- [AIM OF THE EXERCISE]:
The answer must be a single number: the count of lines in the data below that hold the word "enum".

Excerpts from a dataset:
====

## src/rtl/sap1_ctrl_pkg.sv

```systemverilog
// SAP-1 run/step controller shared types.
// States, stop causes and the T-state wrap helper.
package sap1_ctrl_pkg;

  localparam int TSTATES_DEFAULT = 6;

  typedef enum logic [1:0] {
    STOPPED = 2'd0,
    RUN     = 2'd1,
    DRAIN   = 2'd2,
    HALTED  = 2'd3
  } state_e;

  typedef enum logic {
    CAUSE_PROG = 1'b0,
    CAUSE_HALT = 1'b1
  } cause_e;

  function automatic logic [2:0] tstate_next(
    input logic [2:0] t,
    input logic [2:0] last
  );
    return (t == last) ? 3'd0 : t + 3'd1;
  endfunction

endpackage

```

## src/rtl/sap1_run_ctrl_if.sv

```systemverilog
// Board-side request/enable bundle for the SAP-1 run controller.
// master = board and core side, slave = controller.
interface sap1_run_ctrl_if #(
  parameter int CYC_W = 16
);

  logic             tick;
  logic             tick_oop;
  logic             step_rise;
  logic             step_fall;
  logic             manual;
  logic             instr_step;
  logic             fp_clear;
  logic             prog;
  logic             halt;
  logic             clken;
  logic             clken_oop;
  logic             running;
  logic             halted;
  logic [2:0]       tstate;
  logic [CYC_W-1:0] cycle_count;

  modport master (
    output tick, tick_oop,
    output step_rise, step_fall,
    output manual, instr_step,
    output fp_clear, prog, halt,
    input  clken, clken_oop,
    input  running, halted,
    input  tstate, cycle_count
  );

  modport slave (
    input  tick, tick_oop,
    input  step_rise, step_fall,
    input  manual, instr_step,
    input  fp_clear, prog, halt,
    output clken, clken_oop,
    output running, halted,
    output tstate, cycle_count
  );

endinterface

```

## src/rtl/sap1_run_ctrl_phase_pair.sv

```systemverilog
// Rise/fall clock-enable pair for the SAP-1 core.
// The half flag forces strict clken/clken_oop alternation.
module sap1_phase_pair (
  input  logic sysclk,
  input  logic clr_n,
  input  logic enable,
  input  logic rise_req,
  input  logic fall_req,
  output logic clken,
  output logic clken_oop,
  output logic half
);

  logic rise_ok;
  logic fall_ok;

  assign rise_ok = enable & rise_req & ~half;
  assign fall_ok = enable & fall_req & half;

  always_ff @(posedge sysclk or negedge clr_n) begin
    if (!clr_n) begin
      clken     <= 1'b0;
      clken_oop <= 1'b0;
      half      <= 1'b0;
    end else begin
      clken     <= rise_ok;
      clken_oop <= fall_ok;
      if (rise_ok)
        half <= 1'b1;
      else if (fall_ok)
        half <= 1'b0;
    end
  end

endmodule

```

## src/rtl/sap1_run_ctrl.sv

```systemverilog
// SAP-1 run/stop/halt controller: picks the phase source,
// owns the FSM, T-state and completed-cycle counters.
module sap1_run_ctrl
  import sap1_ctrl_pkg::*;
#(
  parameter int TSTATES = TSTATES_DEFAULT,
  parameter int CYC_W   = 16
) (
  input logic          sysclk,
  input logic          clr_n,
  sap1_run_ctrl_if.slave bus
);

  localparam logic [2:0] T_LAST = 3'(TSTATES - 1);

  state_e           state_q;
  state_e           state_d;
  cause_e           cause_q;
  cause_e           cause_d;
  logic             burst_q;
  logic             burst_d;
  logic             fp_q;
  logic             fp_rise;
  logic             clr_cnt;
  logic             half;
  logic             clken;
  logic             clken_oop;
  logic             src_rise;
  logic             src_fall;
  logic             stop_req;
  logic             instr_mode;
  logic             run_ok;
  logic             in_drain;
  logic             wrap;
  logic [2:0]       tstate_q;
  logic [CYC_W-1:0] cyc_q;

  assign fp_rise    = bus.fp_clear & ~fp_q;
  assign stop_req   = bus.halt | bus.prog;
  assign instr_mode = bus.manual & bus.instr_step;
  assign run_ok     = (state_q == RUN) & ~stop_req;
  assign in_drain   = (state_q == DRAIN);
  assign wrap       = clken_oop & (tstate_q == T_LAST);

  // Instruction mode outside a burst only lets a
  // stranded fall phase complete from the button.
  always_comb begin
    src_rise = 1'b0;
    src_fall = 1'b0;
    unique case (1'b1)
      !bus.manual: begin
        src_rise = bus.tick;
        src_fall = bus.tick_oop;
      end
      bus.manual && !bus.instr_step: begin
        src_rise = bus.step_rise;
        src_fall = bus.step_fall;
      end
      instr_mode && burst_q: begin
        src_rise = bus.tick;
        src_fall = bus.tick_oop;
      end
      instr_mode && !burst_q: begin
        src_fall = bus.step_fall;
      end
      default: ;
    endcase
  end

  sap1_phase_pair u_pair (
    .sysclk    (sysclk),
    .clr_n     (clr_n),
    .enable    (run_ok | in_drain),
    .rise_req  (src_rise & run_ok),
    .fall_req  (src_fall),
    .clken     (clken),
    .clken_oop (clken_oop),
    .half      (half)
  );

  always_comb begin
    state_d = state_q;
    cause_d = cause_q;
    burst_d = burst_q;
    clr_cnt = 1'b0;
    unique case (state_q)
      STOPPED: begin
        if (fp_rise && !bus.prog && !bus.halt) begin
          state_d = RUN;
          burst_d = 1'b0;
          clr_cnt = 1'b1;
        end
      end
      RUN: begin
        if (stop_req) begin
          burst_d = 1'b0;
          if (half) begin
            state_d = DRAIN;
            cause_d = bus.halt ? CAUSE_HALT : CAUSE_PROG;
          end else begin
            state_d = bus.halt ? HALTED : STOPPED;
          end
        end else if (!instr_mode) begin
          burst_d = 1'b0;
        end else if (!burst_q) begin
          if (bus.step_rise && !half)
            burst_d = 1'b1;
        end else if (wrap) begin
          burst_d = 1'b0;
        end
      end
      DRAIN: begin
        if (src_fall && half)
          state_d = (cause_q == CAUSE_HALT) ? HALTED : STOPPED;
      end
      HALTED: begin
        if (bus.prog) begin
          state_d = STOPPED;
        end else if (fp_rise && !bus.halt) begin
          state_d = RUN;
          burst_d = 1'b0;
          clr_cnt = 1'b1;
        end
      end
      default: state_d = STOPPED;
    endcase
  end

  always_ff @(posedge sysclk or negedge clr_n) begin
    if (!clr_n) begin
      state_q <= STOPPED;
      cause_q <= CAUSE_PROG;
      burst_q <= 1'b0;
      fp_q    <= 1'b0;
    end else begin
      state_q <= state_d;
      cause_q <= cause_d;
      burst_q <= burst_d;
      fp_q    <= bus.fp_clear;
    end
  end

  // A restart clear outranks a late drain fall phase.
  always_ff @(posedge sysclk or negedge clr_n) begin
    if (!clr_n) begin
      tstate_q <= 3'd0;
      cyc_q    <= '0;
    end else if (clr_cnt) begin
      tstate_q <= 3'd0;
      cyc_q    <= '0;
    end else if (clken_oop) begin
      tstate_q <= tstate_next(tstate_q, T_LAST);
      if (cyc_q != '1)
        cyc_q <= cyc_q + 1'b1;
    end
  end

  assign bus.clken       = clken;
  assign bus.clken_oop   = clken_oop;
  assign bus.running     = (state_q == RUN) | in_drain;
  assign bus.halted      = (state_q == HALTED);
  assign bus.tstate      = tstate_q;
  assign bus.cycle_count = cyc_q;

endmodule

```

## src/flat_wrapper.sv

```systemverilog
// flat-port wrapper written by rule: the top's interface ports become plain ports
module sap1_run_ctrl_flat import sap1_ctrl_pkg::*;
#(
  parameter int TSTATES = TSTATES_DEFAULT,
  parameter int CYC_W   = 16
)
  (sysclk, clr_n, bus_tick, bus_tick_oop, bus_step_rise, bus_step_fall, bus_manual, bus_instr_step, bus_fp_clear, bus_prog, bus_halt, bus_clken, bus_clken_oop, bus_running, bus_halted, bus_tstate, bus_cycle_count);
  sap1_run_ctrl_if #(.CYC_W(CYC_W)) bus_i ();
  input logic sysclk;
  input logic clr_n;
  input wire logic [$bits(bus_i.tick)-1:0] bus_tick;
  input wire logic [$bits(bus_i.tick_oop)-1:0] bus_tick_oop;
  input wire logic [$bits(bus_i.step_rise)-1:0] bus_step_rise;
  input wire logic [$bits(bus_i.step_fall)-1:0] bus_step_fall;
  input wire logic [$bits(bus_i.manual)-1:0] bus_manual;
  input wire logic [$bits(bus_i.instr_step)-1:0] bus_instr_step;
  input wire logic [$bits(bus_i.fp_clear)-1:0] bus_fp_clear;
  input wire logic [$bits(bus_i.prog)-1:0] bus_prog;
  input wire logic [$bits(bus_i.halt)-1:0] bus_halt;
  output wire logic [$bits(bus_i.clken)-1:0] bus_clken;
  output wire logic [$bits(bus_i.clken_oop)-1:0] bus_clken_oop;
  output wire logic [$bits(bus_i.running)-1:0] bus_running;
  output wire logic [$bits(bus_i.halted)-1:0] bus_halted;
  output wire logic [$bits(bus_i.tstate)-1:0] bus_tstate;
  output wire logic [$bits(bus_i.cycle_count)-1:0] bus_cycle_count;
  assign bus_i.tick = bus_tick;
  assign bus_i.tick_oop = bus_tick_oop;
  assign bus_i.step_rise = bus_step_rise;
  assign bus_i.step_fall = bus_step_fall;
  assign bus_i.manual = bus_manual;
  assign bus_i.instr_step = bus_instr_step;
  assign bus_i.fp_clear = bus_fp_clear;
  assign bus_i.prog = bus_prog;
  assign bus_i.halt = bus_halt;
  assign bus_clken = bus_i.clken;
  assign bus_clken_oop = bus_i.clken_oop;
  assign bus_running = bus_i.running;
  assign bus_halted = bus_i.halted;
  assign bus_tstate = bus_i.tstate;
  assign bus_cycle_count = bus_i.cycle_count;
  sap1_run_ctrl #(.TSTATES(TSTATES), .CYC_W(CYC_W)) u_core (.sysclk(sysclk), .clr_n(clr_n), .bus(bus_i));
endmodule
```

====

- [EXERCISE ANSWER]:
2